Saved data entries
## src/rtl/core/wsd_pkg.sv

```systemverilog
`timescale 1ns / 1ps

package wsd_pkg;

    localparam int LENGTH_BITS_DEF = 64;

    localparam logic [7:0] HDR_BINARY = 8'h82;
    localparam logic [7:0] HDR_TEXT   = 8'h81;
    localparam logic [6:0] LEN_EXT64  = 7'd127;
    localparam logic [6:0] LEN_EXT16  = 7'd126;

    localparam logic [3:0] EXT16_BYTES = 4'd2;
    localparam logic [3:0] EXT64_BYTES = 4'd8;
    localparam logic [3:0] KEY_BYTES   = 4'd4;

    typedef enum logic [2:0] {
        PH_FIRST   = 3'd0,
        PH_SECOND  = 3'd1,
        PH_EXTLEN  = 3'd2,
        PH_MASK    = 3'd3,
        PH_PAYLOAD = 3'd4,
        PH_DRAIN   = 3'd5
    } phase_t;

    typedef enum logic [1:0] {
        ST_OK       = 2'd0,
        ST_BAD_HDR  = 2'd1,
        ST_MISMATCH = 2'd2
    } status_t;

    typedef struct packed {
        logic [7:0] payload_byte;
        logic       byte_present;
        logic       binary_frame;
        logic       frame_done;
        status_t    frame_status;
    } result_t;

endpackage

```

## src/rtl/core/wsd_in_stage.sv

```systemverilog
`timescale 1ns / 1ps

module wsd_in_stage
(
    input  logic       clk,
    input  logic       rst_n,
    input  logic       s_tvalid,
    output logic       s_tready,
    input  logic [7:0] s_tdata,
    input  logic       s_tlast,
    input  logic       take,
    output logic       in_valid,
    output logic [7:0] in_byte,
    output logic       in_end
);

    logic       valid_reg;
    logic       valid_next;
    logic [7:0] byte_reg;
    logic       end_reg;
    logic       load;

    assign s_tready   = !valid_reg || take;
    assign load       = s_tvalid && s_tready;
    assign valid_next = load ? 1'b1 : (take ? 1'b0 : valid_reg);

    always_ff @(posedge clk or negedge rst_n)
    begin
        if (!rst_n)
        begin
            valid_reg <= 1'b0;
        end
        else
        begin
            valid_reg <= valid_next;
        end
    end

    always_ff @(posedge clk)
    begin
        if (load)
        begin
            byte_reg <= s_tdata;
            end_reg  <= s_tlast;
        end
    end

    assign in_valid = valid_reg;
    assign in_byte  = byte_reg;
    assign in_end   = end_reg;

endmodule

```

## src/rtl/core/wsd_parser.sv

```systemverilog
`timescale 1ns / 1ps

module wsd_parser
#(
    parameter int LENGTH_BITS = wsd_pkg::LENGTH_BITS_DEF
)
(
    input  logic             clk,
    input  logic             rst_n,
    input  logic             in_valid,
    input  logic [7:0]       in_byte,
    input  logic             in_end,
    input  logic             room,
    output logic             take,
    output logic             res_valid,
    output wsd_pkg::result_t res
);

    import wsd_pkg::*;

    localparam logic [LENGTH_BITS-1:0] LEN_MAX = {LENGTH_BITS{1'b1}};

    phase_t                 phase_reg,   phase_next;
    logic [3:0]             left_reg,    left_next;
    logic [LENGTH_BITS-1:0] decl_reg,    decl_next;
    logic [31:0]            key_reg,     key_next;
    logic                   mask_on_reg, mask_on_next;
    logic                   binary_reg,  binary_next;
    logic [LENGTH_BITS-1:0] count_reg,   count_next;
    logic                   bad_reg,     bad_next;

    logic       present;
    logic [7:0] key_byte;
    status_t    status;

    assign take     = in_valid && room;
    assign key_byte = key_reg[{~count_reg[1:0], 3'b000} +: 8];

    always_comb
    begin
        phase_next   = phase_reg;
        left_next    = left_reg;
        decl_next    = decl_reg;
        key_next     = key_reg;
        mask_on_next = mask_on_reg;
        binary_next  = binary_reg;
        count_next   = count_reg;
        bad_next     = bad_reg;
        present      = 1'b0;

        case (phase_reg)
            PH_FIRST:
            begin
                if (in_byte == HDR_BINARY)
                begin
                    binary_next = 1'b1;
                    phase_next  = PH_SECOND;
                end
                else if (in_byte == HDR_TEXT)
                begin
                    binary_next = 1'b0;
                    phase_next  = PH_SECOND;
                end
                else
                begin
                    bad_next   = 1'b1;
                    phase_next = PH_DRAIN;
                end
            end
            PH_SECOND:
            begin
                mask_on_next = in_byte[7];
                if (in_byte[6:0] == LEN_EXT64)
                begin
                    left_next  = EXT64_BYTES;
                    phase_next = PH_EXTLEN;
                end
                else if (in_byte[6:0] == LEN_EXT16)
                begin
                    left_next  = EXT16_BYTES;
                    phase_next = PH_EXTLEN;
                end
                else
                begin
                    decl_next = {{(LENGTH_BITS-7){1'b0}}, in_byte[6:0]};
                    if (in_byte[7])
                    begin
                        left_next  = KEY_BYTES;
                        phase_next = PH_MASK;
                    end
                    else
                    begin
                        phase_next = PH_PAYLOAD;
                    end
                end
            end
            PH_EXTLEN:
            begin
                if (decl_reg[LENGTH_BITS-1 -: 8] != 8'd0)
                begin
                    decl_next = LEN_MAX;
                end
                else
                begin
                    decl_next = {decl_reg[LENGTH_BITS-9:0], in_byte};
                end
                left_next = left_reg - 4'd1;
                if (left_next == 4'd0)
                begin
                    if (mask_on_reg)
                    begin
                        left_next  = KEY_BYTES;
                        phase_next = PH_MASK;
                    end
                    else
                    begin
                        phase_next = PH_PAYLOAD;
                    end
                end
            end
            PH_MASK:
            begin
                key_next  = {key_reg[23:0], in_byte};
                left_next = left_reg - 4'd1;
                if (left_next == 4'd0)
                begin
                    phase_next = PH_PAYLOAD;
                end
            end
            PH_PAYLOAD:
            begin
                present = 1'b1;
                if (count_reg != LEN_MAX)
                begin
                    count_next = count_reg + LENGTH_BITS'(1);
                end
            end
            default:
            begin
            end
        endcase

        if (bad_next)
        begin
            status = ST_BAD_HDR;
        end
        else if (phase_next == PH_PAYLOAD && count_next == decl_next)
        begin
            status = ST_OK;
        end
        else
        begin
            status = ST_MISMATCH;
        end

        res_valid        = take && (present || in_end);
        res.payload_byte = present ? (in_byte ^ (mask_on_reg ? key_byte : 8'd0)) : 8'd0;
        res.byte_present = present;
        res.binary_frame = bad_next ? 1'b0 : binary_next;
        res.frame_done   = in_end;
        res.frame_status = in_end ? status : ST_OK;
    end

    always_ff @(posedge clk or negedge rst_n)
    begin
        if (!rst_n)
        begin
            phase_reg   <= PH_FIRST;
            left_reg    <= 4'd0;
            decl_reg    <= '0;
            key_reg     <= 32'd0;
            mask_on_reg <= 1'b0;
            binary_reg  <= 1'b0;
            count_reg   <= '0;
            bad_reg     <= 1'b0;
        end
        else if (take)
        begin
            if (in_end)
            begin
                phase_reg   <= PH_FIRST;
                left_reg    <= 4'd0;
                decl_reg    <= '0;
                key_reg     <= 32'd0;
                mask_on_reg <= 1'b0;
                binary_reg  <= 1'b0;
                count_reg   <= '0;
                bad_reg     <= 1'b0;
            end
            else
            begin
                phase_reg   <= phase_next;
                left_reg    <= left_next;
                decl_reg    <= decl_next;
                key_reg     <= key_next;
                mask_on_reg <= mask_on_next;
                binary_reg  <= binary_next;
                count_reg   <= count_next;
                bad_reg     <= bad_next;
            end
        end
    end

endmodule

```

## src/rtl/core/wsd_out_skid.sv

```systemverilog
`timescale 1ns / 1ps

module wsd_out_skid
(
    input  logic             clk,
    input  logic             rst_n,
    input  logic             push,
    input  wsd_pkg::result_t res,
    output logic             room,
    output logic             m_tvalid,
    input  logic             m_tready,
    output wsd_pkg::result_t m_res
);

    import wsd_pkg::*;

    logic    main_valid_reg, main_valid_next;
    logic    skid_valid_reg, skid_valid_next;
    result_t main_reg,       main_next;
    result_t skid_reg,       skid_next;

    always_comb
    begin
        main_valid_next = main_valid_reg;
        skid_valid_next = skid_valid_reg;
        main_next       = main_reg;
        skid_next       = skid_reg;
        if (!main_valid_reg || m_tready)
        begin
            if (skid_valid_reg)
            begin
                main_next       = skid_reg;
                main_valid_next = 1'b1;
                skid_valid_next = 1'b0;
            end
            else
            begin
                main_next       = res;
                main_valid_next = push;
            end
        end
        else if (push)
        begin
            skid_next       = res;
            skid_valid_next = 1'b1;
        end
    end

    always_ff @(posedge clk or negedge rst_n)
    begin
        if (!rst_n)
        begin
            main_valid_reg <= 1'b0;
            skid_valid_reg <= 1'b0;
        end
        else
        begin
            main_valid_reg <= main_valid_next;
            skid_valid_reg <= skid_valid_next;
        end
    end

    always_ff @(posedge clk)
    begin
        main_reg <= main_next;
        skid_reg <= skid_next;
    end

    assign room     = !skid_valid_reg;
    assign m_tvalid = main_valid_reg;
    assign m_res    = main_reg;

endmodule

```

## src/rtl/core/websocket_frame_deframer.sv

```systemverilog
// receives one websocket frame a byte at a time on s_axis, tlast on the final byte
// header must open with 0x82 (binary) or 0x81 (text), then 7/16/64-bit length
// and an optional 4-byte masking key
// every payload byte leaves on m_axis unmasked, tuser set for binary frames
// the final byte of each frame always yields a transfer with tlast and a status:
// ok, bad first byte or size mismatch; downstream drops frames not ok
// header bytes other than the final one yield no transfer
// m_axis_tvalid rises once the byte has passed the input register, the combinational
// parser and the result register; a stall on m_axis can hold it in between
// throughput: one byte per cycle while m_axis does not stall
// reset clears the parser to expect a new frame and empties the input and result registers
// when m_axis stalls, a two-entry result buffer absorbs the byte in flight and
// s_axis_tready drops once it and the input register are full; nothing is lost
`timescale 1ns / 1ps

module websocket_frame_deframer
#(
    parameter int LENGTH_BITS = wsd_pkg::LENGTH_BITS_DEF
)
(
    input  logic        clk,
    input  logic        rst_n,
    input  logic        s_axis_tvalid,
    output logic        s_axis_tready,
    input  logic [7:0]  s_axis_tdata,   // rx_byte
    input  logic        s_axis_tlast,
    output logic        m_axis_tvalid,
    input  logic        m_axis_tready,
    output logic [15:0] m_axis_tdata,   // payload_byte, byte_present, frame_status, zero fill
    output logic        m_axis_tuser,   // binary_frame
    output logic        m_axis_tlast
);

    import wsd_pkg::*;

    logic       take;
    logic       in_valid;
    logic [7:0] in_byte;
    logic       in_end;
    logic       room;
    logic       res_valid;
    result_t    res;
    result_t    m_res;

    wsd_in_stage u_in_stage
    (
        .clk      (clk),
        .rst_n    (rst_n),
        .s_tvalid (s_axis_tvalid),
        .s_tready (s_axis_tready),
        .s_tdata  (s_axis_tdata),
        .s_tlast  (s_axis_tlast),
        .take     (take),
        .in_valid (in_valid),
        .in_byte  (in_byte),
        .in_end   (in_end)
    );

    wsd_parser #(.LENGTH_BITS(LENGTH_BITS)) u_parser
    (
        .clk       (clk),
        .rst_n     (rst_n),
        .in_valid  (in_valid),
        .in_byte   (in_byte),
        .in_end    (in_end),
        .room      (room),
        .take      (take),
        .res_valid (res_valid),
        .res       (res)
    );

    wsd_out_skid u_out_skid
    (
        .clk      (clk),
        .rst_n    (rst_n),
        .push     (res_valid),
        .res      (res),
        .room     (room),
        .m_tvalid (m_axis_tvalid),
        .m_tready (m_axis_tready),
        .m_res    (m_res)
    );

    assign m_axis_tdata = {5'd0, m_res.frame_status, m_res.byte_present, m_res.payload_byte};
    assign m_axis_tuser = m_res.binary_frame;
    assign m_axis_tlast = m_res.frame_done;

endmodule

```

**EXERCISE**. Looking at the records above, which lines contain "room"? Copy those lines.

**ANSWER AREA**.
    input  logic             room,
    assign take     = in_valid && room;
    output logic             room,
    assign room     = !skid_valid_reg;
    logic       room;
        .room      (room),
        .room     (room),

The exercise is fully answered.